The faster you extrude plastic, the more pressure you need in the hotend. Note that when I say "faster," I don't mean your nozzle speed (typically something like 50mm/s), I mean how much volume of plastic your extruder/hotend is flowing out the nozzle. For example, printing 50mm/s, with a 0.4mm line width, and a 0.2mm layer height results in 4mm^3/s of plastic flow (50mm/s * 0.4mm * 0.2mm). That is also the same volumetric flow rate as printing 100mm/s, with a 0.4mm line width, and a 0.1mm layer height (100mm/s * 0.4mm * 0.1mm). This should make some intuitive sense, if you want your toothpaste to come out of the tube faster, you have to squeeze harder.
But let's say you need to suddenly and dramatically reduce your volumetric flow rate. For example, let's say you're printing a 0.2mm layer, with a 0.4mm line width, at 100mm/s (8mm^3/s volumetric flow), and want to suddenly drop to 50mm/s without changing layer height or line width (4mm^3/s volumetric flow). That sudden halving of volumetric flow would mean you need to just as suddenly cut the pressure in your hotend by about half as well. It's not easy to do that, because all the extra pressure it took to print at a high flow rate of 8mm^3/s takes time to dissipate and causes a little bit of oozing out of the nozzle as it gradually goes away.
So hw does that apply here? Well, we tend to print the outer walls more slowly than the rest of the print in order to reduce ghosting and ringing artifacts. So if a printer goes from printing infill, or even an inner wall, at a relatively high flow rate, then suddenly goes to print an outer wall at a much slower flow rate, it needs to (almost instantaneously) drop the pressure in the nozzle which it simply cannot do. All that extra pressure results in extra material being extruded that the firmware and gcode are not accounting for. That extra material shows up as a bulging line immediately after the seam.

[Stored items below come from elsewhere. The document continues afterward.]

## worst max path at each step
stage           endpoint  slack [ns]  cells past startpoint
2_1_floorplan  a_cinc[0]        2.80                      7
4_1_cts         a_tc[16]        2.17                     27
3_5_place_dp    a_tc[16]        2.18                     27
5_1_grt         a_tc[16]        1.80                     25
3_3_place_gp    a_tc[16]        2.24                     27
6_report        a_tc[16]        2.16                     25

Why does this not happen with PrusaSlicer? It's because Cura is pretty unique among slicers in that it allows the user to set a different print speeds for the outer wall vs the inner walls. In fact the default 0.2mm "draft" profile seems to have 60mm/s inner wall speed and 30mm/s outer wall speed. This forces the printer to go from printing the inner walls at a high flow rate, to printing the outer wall at half that flow rate, with basically no time to allow the pressure in the nozzle to dissipate first. That extra pressure results in the bulging line. PrusaSlicer meanwhile doesn't have this feature, so inner and outer walls print at the same speed, and so the volumetric flow and nozzle pressure are both nice and constant and smooth when moving from the inner walls to the outer wall.

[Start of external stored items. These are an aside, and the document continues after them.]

This is an optimization exercise on Yosys and OpenROAD, whose aim is small area and a short achievable clock period, not a production implementation. Function was checked by simulation only, so behaviour that the tests miss may differ from the original. Power and IR drop assume default switching activity.

==> flow/design.v (outline; a module is shown in full before it is edited, if it fits) <==
// module til_lane: 738 lines
// module til_lane_unit: 221 lines
module til_lane_unit #(
    parameter LANES = 4
) (
    input                    clk,
    input                    rst,
    input                    issue,
    input  [35:0]            instr,
    input  [LANES*18-1:0]    opa,
    input  [LANES*18-1:0]    opb,
    input  [LANES-1:0]       a_end,
    input  [LANES-1:0]       assigned,
    input                    batch_start,
    input                    flag_clr,
    output [LANES-1:0]       wr_en,
    output [LANES*18-1:0]    wr_data,
    output [LANES-1:0]       pred,
    output [LANES*4-1:0]     flags,
    output reg               trap,
    output reg [3:0]         trap_code
);
  // ...
==> flow/flow/run.sh <==
#!/bin/bash
# Layout flow: the standard ORFS flow (standard.sh, standard synthesis
# unchanged), with one difference: repair_timing is asked for more setup
# slack than the 18 ns constraint needs (SETUP_SLACK_MARGIN), so that it keeps
# shortening the worst path, and it works on the worst endpoint only
# (TNS_END_PERCENT=0) rather than on every endpoint below that margin.
# make's output goes to flow.log; each ORFS step writes its own log under
# orfs/logs/.
set -euo pipefail
bash standard.sh SETUP_SLACK_MARGIN=8.5 TNS_END_PERCENT=0 finish > flow.log 2>&1
==> flow/standard.sh <==
#!/bin/bash
# synth_recipe.tcl (not shown) runs the flow's synth.tcl, then flattens the netlist and writes it again
# the make line also repeats each setting of config.mk as NAME=value (left out here)
make -C /OpenROAD-flow-scripts/flow DESIGN_CONFIG=/design/flow/config.mk WORK_HOME=/design/flow/orfs CLKGATE_MAP_FILE= SYNTH_SCRIPT=/design/flow/synth_recipe.tcl "${@:-finish}"
==> flow/config.mk <==
export PLATFORM = sky130hd
export DESIGN_NAME = til_lane_unit
export DESIGN_NICKNAME = til_lane_unit
export VERILOG_FILES = /design/flow/design.v
export SDC_FILE = /design/flow/constraint.sdc
export NUM_CORES = 8
export LEC_CHECK = 0
export CAP_MARGIN = 20
export CORE_MARGIN = 2
export CORE_UTILIZATION = 35
export PLACE_DENSITY = 0.42
export SLEW_MARGIN = 20
==> flow/constraint.sdc <==
create_clock -name core_clock -period 18.0 [get_ports {clk}]
set_input_delay 3.6000 -clock core_clock [delete_from_list [all_inputs] [get_ports {clk}]]
set_output_delay 3.6000 -clock core_clock [all_outputs]
set_load 0.01 [all_outputs]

Technically actually, you can produce the same problem with PrusaSlicer, you just have to try kind of hard. You have to set the infill to print faster than the walls, set the outer wall to print before the inner walls, AND print a small object. This would force the printer to rapidly transition from high flow infill extrusion to low flow outer wall extrusion, resulting in extra pressure in the hotend. And if your object is small as well, the travel move from infill to wall would be short, and so that extra pressure wouldn't have time to dissipate and would cause a bulging line. This doesn't happen in practice very often though, because the way PrusaSlicer is set up makes it unlikely that you'd end up doing this accidentally.

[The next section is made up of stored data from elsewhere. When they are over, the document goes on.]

Source: an optimization exercise on an open RTL-to-GDS flow (aim: small area). Production flows keep margins and buffers that such runs may drop.
Where RTL was checked, it was by simulation tests only, not by an equivalence proof against the original.
No functional check of the RTL was part of runs 1 to 4.
No activity file was given, so power comes from the tool's default toggle rates.

`flow/design.v`:
```
module treadle_law (
    input  wire               clk,
    input  wire               rst,       
    input  wire               sample,    
    input  wire               first,     
    input  wire               bias,      
    input  wire signed [31:0] r,
    input  wire signed [31:0] y,
    input  wire signed [23:0] kp,
    input  wire signed [23:0] ki,
    input  wire signed [23:0] kd,
    input  wire signed [23:0] kf,
    input  wire        [4:0]  shift,
    input  wire        [15:0] u0,
    input  wire        [15:0] umin,
    input  wire        [15:0] umax,
    output reg         [15:0] u,
    output reg                upd,       
    output reg                sat,
    output reg                hold
);
    localparam HW = 51;           
    reg        [47:0] integ;      
    reg        [31:0] y_q;        
    reg        [31:0] yp_q;       
    reg               dyz;        
    reg        [31:0] r_q;
    reg        [31:0] x_q;        
    reg        [71:0] chain;      
    reg        [23:0] ki_q;       
    reg      [HW-1:0] h;          
    reg               ovf;        
    reg               ovf_s;      
    reg        [15:0] u0_q;       
    reg        [15:0] umin_q, umax_q;
    reg        [4:0]  skip;       
    reg               dly;        
    reg               iz;         
    reg               sh0;        
    reg        [3:0]  ncol;       
    reg               bias_q;
    reg               started;
    reg               busy;
    reg        [6:0]  cnt;
    reg        [1:0]  ph;         
    reg               cy;         
    reg               unz;        
    wire first_eff = first | ~started;
    wire [71:0] chain_ld;
    genvar gj;
    generate
        for (gj = 0; gj < 12; gj = gj + 1) begin : g_ld
            assign chain_ld[2*((3*gj+14)%36) +: 2] = kp[2*gj +: 2];
            assign chain_ld[2*((3*gj+15)%36) +: 2] = kd[2*gj +: 2];
            assign chain_ld[2*((3*gj+16)%36) +: 2] = kf[2*gj +: 2];
        end
    endgenerate
    reg horner;                   
    reg v_last;                   
    reg in_s;                     
    reg s_first;                  
    reg in_fl;                    
    reg preload;                  
    reg satchk;                   
    wire lsb = (in_s & ph == 2'd2) | in_fl;
    wire sel_dy = in_s && ph == 2'd0;     
    wire sel_r  = in_s && ph == 2'd1;     
    wire [31:0] pa = sel_dy ? y_q : r_q;
    wire [31:0] pb = sel_r ? 32'd0 : ((sel_dy & ~dyz) ? yp_q : y_q);
    wire [32:0] pd;
    tl_cia #(.N(33), .B1(11), .B2(22)) u_sub (
        .a({pa[31], pa}), .b(~{pb[31], pb}), .ci(1'b1), .s(pd), .co());
    wire        p_ovh = ~sel_r & ~pd[32] & pd[31];
    wire        p_ovl = ~sel_r & pd[32] & (~pd[31] | ~|pd[30:0]);
    wire [31:0] px = p_ovh ? 32'h7FFFFFFF :
                     p_ovl ? 32'h80000001 : pd[31:0];
    wire b2 = horner ? ki_q[23] : chain[1];
    wire b1 = horner ? ki_q[22] : chain[0];
    wire b0 = horner ? (ki_q[21] & ~v_last) : (chain[67] & ~s_first);
    wire bz = in_fl | ~(horner | in_s) | (horner & cnt[6] & hold & iz);
    wire b_one = ~bz & (b1 ^ b0);
    wire b_two = ~bz & ((b2 & ~b1 & ~b0) | (~b2 & b1 & b0));
    wire b_neg = ~bz & b2;
    wire [33:0] xs  = {{2{x_q[31]}}, x_q};
    wire [33:0] mag = b_one ? xs : (b_two ? {xs[32:0], 1'b0} : 34'd0);
    wire [33:0] tt  = mag ^ {34{b_neg}};
    wire [HW-1:0] opa = horner ? {h[HW-3:0], integ[23:22] & {2{~iz}}} : h;
    wire [33:0] sum_lo;
    wire        c34;
    tl_cia #(.N(34), .B1(12), .B2(23)) u_add (
        .a(opa[33:0]), .b(tt), .ci(b_neg), .s(sum_lo), .co(c34));
    localparam UW = HW - 34;
    wire          up_inc = c34 & ~tt[33];
    wire          up_dec = ~c34 & tt[33];
    wire [UW-1:0] up_one, up_zero;
    assign up_one[0]  = 1'b1;
    assign up_zero[0] = 1'b1;
    genvar gk;
    generate
        for (gk = 1; gk < UW; gk = gk + 1) begin : g_up
            assign up_one[gk]  = up_one[gk-1] & opa[33+gk];
            assign up_zero[gk] = up_zero[gk-1] & ~opa[33+gk];
        end
    endgenerate
    wire [UW-1:0] sum_hi = opa[HW-1:34] ^
                           (({UW{up_inc}} & up_one) | ({UW{up_dec}} & up_zero));
    wire [HW-1:0] sum = {sum_hi, sum_lo};
    wire          v_min = (&h[HW-1:47]) & ~|h[46:0];    
    wire          h_ovf = ~(&h[HW-1:47]) & (|h[HW-1:47]);
    wire          satv  = ovf | h_ovf | v_min;
    wire          sgn   = ovf ? ovf_s : h[HW-1];
    wire [HW-1:0] satc  = sgn ? {{(HW-47){1'b1}}, 46'd0, 1'b1}
                              : {{(HW-47){1'b0}}, {47{1'b1}}};
    wire [HW-1:0] ld    = preload ? ({{(HW-24){integ[47]}}, integ[47:24]} & {HW{~iz}}) : satc;
    wire          load  = preload | (satchk & satv);
    wire [1:0]  sp   = sh0 ? {sum[0], dly} : sum[1:0];
    wire        col  = (skip == 5'd0) & (ncol != 4'd8);
    wire        upp  = (ncol == 4'd8);
    wire [2:0]  ssum = {1'b0, sp} + (col ? {1'b0, u0_q[1:0]} : 3'd0) + {2'b0, cy};
    wire        h_z  = ~|h[8:0] & ~(sh0 & dly);
    wire        h_m1 = &h[8:0] & (~sh0 | dly);
    wire        top_zero = (h_z & ~cy) | (h_m1 & cy);
    wire        top_neg  = h[8] & ~(h_m1 & cy);
    wire [15:0] w        = u0_q;
    wire        vbig     = ~top_neg & (~top_zero | unz);
    wire        w_gt_max, w_lt_min;
    tl_gt #(.N(16)) u_gt (.a(w), .b(umax_q), .gt(w_gt_max));
    tl_gt #(.N(16)) u_lt (.a(umin_q), .b(w), .gt(w_lt_min));
    wire        v_hi     = vbig | (~top_neg & w_gt_max);
    wire        v_lo     = top_neg | (~vbig & w_lt_min);
    wire        cutoff   = bias_q & ($signed(y_q) > 32'sd35000);
    wire        e_pos    = ~x_q[31] & |x_q;
    wire        e_neg    = x_q[31];
    always @(posedge clk) begin
        x_q   <= px;
        ki_q  <= {ki_q[21:0], ki_q[23:22]};
        chain <= {chain[1:0], chain[71:2]};
        ph    <= (ph == 2'd2) ? 2'd0 : ph + 2'd1;
        horner  <= busy & ((cnt >= 7'd1 && cnt <= 7'd12) | (cnt >= 7'd73 && cnt <= 7'd84));
        v_last  <= busy & ((cnt == 7'd12) | (cnt == 7'd84));
        in_s    <= busy & (cnt >= 7'd14 && cnt <= 7'd49);
        s_first <= busy & (cnt >= 7'd14 && cnt <= 7'd16);
        in_fl   <= busy & (cnt >= 7'd50 && cnt <= 7'd61);
        preload <= busy & (cnt == 7'd72);
        satchk  <= busy & ((cnt == 7'd13) | (cnt == 7'd85));
        cnt   <= cnt + 7'd1;
        upd   <= 1'b0;
        if (load)
            h <= ld;
        else if (lsb)
            h <= {{2{sum[HW-1]}}, sum[HW-1:2]};
        else
            h <= sum;
        if (preload)
            ovf <= 1'b0;
        else if ((horner | satchk) & h_ovf & ~ovf) begin
            ovf   <= 1'b1;
            ovf_s <= h[HW-1];
        end
        if (rst) begin
            busy    <= 1'b0;
            horner  <= 1'b0;
            in_s    <= 1'b0;
            in_fl   <= 1'b0;
            preload <= 1'b0;
            satchk  <= 1'b0;
            started <= 1'b0;
            u       <= 16'd0;
            sat     <= 1'b0;
            hold    <= 1'b0;
        end else if (sample && !busy) begin
            busy    <= 1'b1;
            started <= 1'b1;
            cnt     <= 7'd1;
            preload <= 1'b1;
            ph      <= 2'd1;
            ncol    <= 4'd0;
            cy      <= 1'b0;
            unz     <= 1'b0;
            r_q     <= r;
            y_q     <= y;
            yp_q    <= y_q;
            dyz     <= first_eff;
            iz      <= first_eff;
            ki_q    <= {ki[1:0], ki[23:2]};
            chain   <= chain_ld;
            u0_q    <= u0;
            dly     <= 1'b0;
            umin_q  <= umin;
            umax_q  <= umax;
            skip    <= {1'b0, shift[4:1]} + {4'd0, shift[0]};
            sh0     <= shift[0];
            bias_q  <= bias;
        end else if (busy) begin
            if (horner)
                integ[23:0] <= {integ[21:0], integ[23:22]};
            if (cnt == 7'd87 && (!hold || iz))
                integ <= h[47:0];
            if (lsb) begin
                dly <= sum[1];
                if (skip != 5'd0)
                    skip <= skip - 5'd1;
                else
                    cy <= ssum[2];
                if (col) begin
                    u0_q <= {ssum[1:0], u0_q[15:2]};
                    ncol <= ncol + 4'd1;
                end
                if (upp)
                    unz <= unz | ssum[1] | ssum[0];
            end
            if (cnt == 7'd63) begin
                upd <= 1'b1;
                if (cutoff) begin
                    u    <= 16'd0;
                    sat  <= 1'b1;
                    hold <= e_pos;
                end else if (v_hi) begin
                    u    <= umax_q;
                    sat  <= 1'b1;
                    hold <= e_pos;
                end else if (v_lo) begin
                    u    <= umin_q;
                    sat  <= 1'b1;
                    hold <= e_neg;
                end else begin
                    u    <= w;
                    sat  <= 1'b0;
                    hold <= 1'b0;
                end
            end
            if (cnt == 7'd87)
                busy <= 1'b0;
        end
    end
endmodule
module tl_cia #(parameter N = 34, parameter B1 = 12, parameter B2 = 23) (
    input  wire [N-1:0] a,
    input  wire [N-1:0] b,
    input  wire         ci,
    output wire [N-1:0] s,
    output wire         co
);
    wire [N:0]   c;
    wire [N-1:0] s0;
    wire [N-1:0] pre;     
    genvar i;
    generate
        for (i = 0; i < N; i = i + 1) begin : g
            wire cin = (i == 0) ? ci : ((i == B1 || i == B2) ? 1'b0 : c[i]);
            assign s0[i]  = a[i] ^ b[i] ^ cin;
            assign c[i+1] = (a[i] & b[i]) | (a[i] & cin) | (b[i] & cin);
            if (i == B1 || i == B2 || i == 0)
                assign pre[i] = 1'b1;
            else
                assign pre[i] = pre[i-1] & s0[i-1];
        end
    endgenerate
    wire cb1 = c[B1];
    wire p1  = pre[B2-1] & s0[B2-1];
    wire cb2 = c[B2] | (p1 & cb1);
    wire p2  = pre[N-1] & s0[N-1];
    assign co = c[N] | (p2 & cb2);
    generate
        for (i = 0; i < N; i = i + 1) begin : g2
            if (i < B1)
                assign s[i] = s0[i];
            else if (i < B2)
                assign s[i] = s0[i] ^ (cb1 & pre[i]);
            else
                assign s[i] = s0[i] ^ (cb2 & pre[i]);
        end
    endgenerate
endmodule
module tl_gt #(parameter N = 16) (
    input  wire [N-1:0] a,
    input  wire [N-1:0] b,
    output wire         gt
);
    wire [N:0] g;
    assign g[0] = 1'b0;
    genvar i;
    generate
        for (i = 0; i < N; i = i + 1) begin : g_c
            assign g[i+1] = (a[i] & ~b[i]) | (~(a[i] ^ b[i]) & g[i]);
        end
    endgenerate
    assign gt = g[N];
endmodule
```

So what can we, as Cura users, do about it? The most practical solution is to just print inner and outer walls at the same speed. Simple. There's a bunch of other stuff that can help too, like turning on linear advance (maybe... Marlin's implementation might not be aggressive enough for this situation, more testing needed), significantly reducing jerk and acceleration, forcing a travel between inner and outer walls to give time for the extra pressure and material to ooze out as stringing, force a retraction between inner and outer walls and use a negative retraction extra prime distance, etc etc. But most of these other solutions have major drawbacks and are only useful situationally.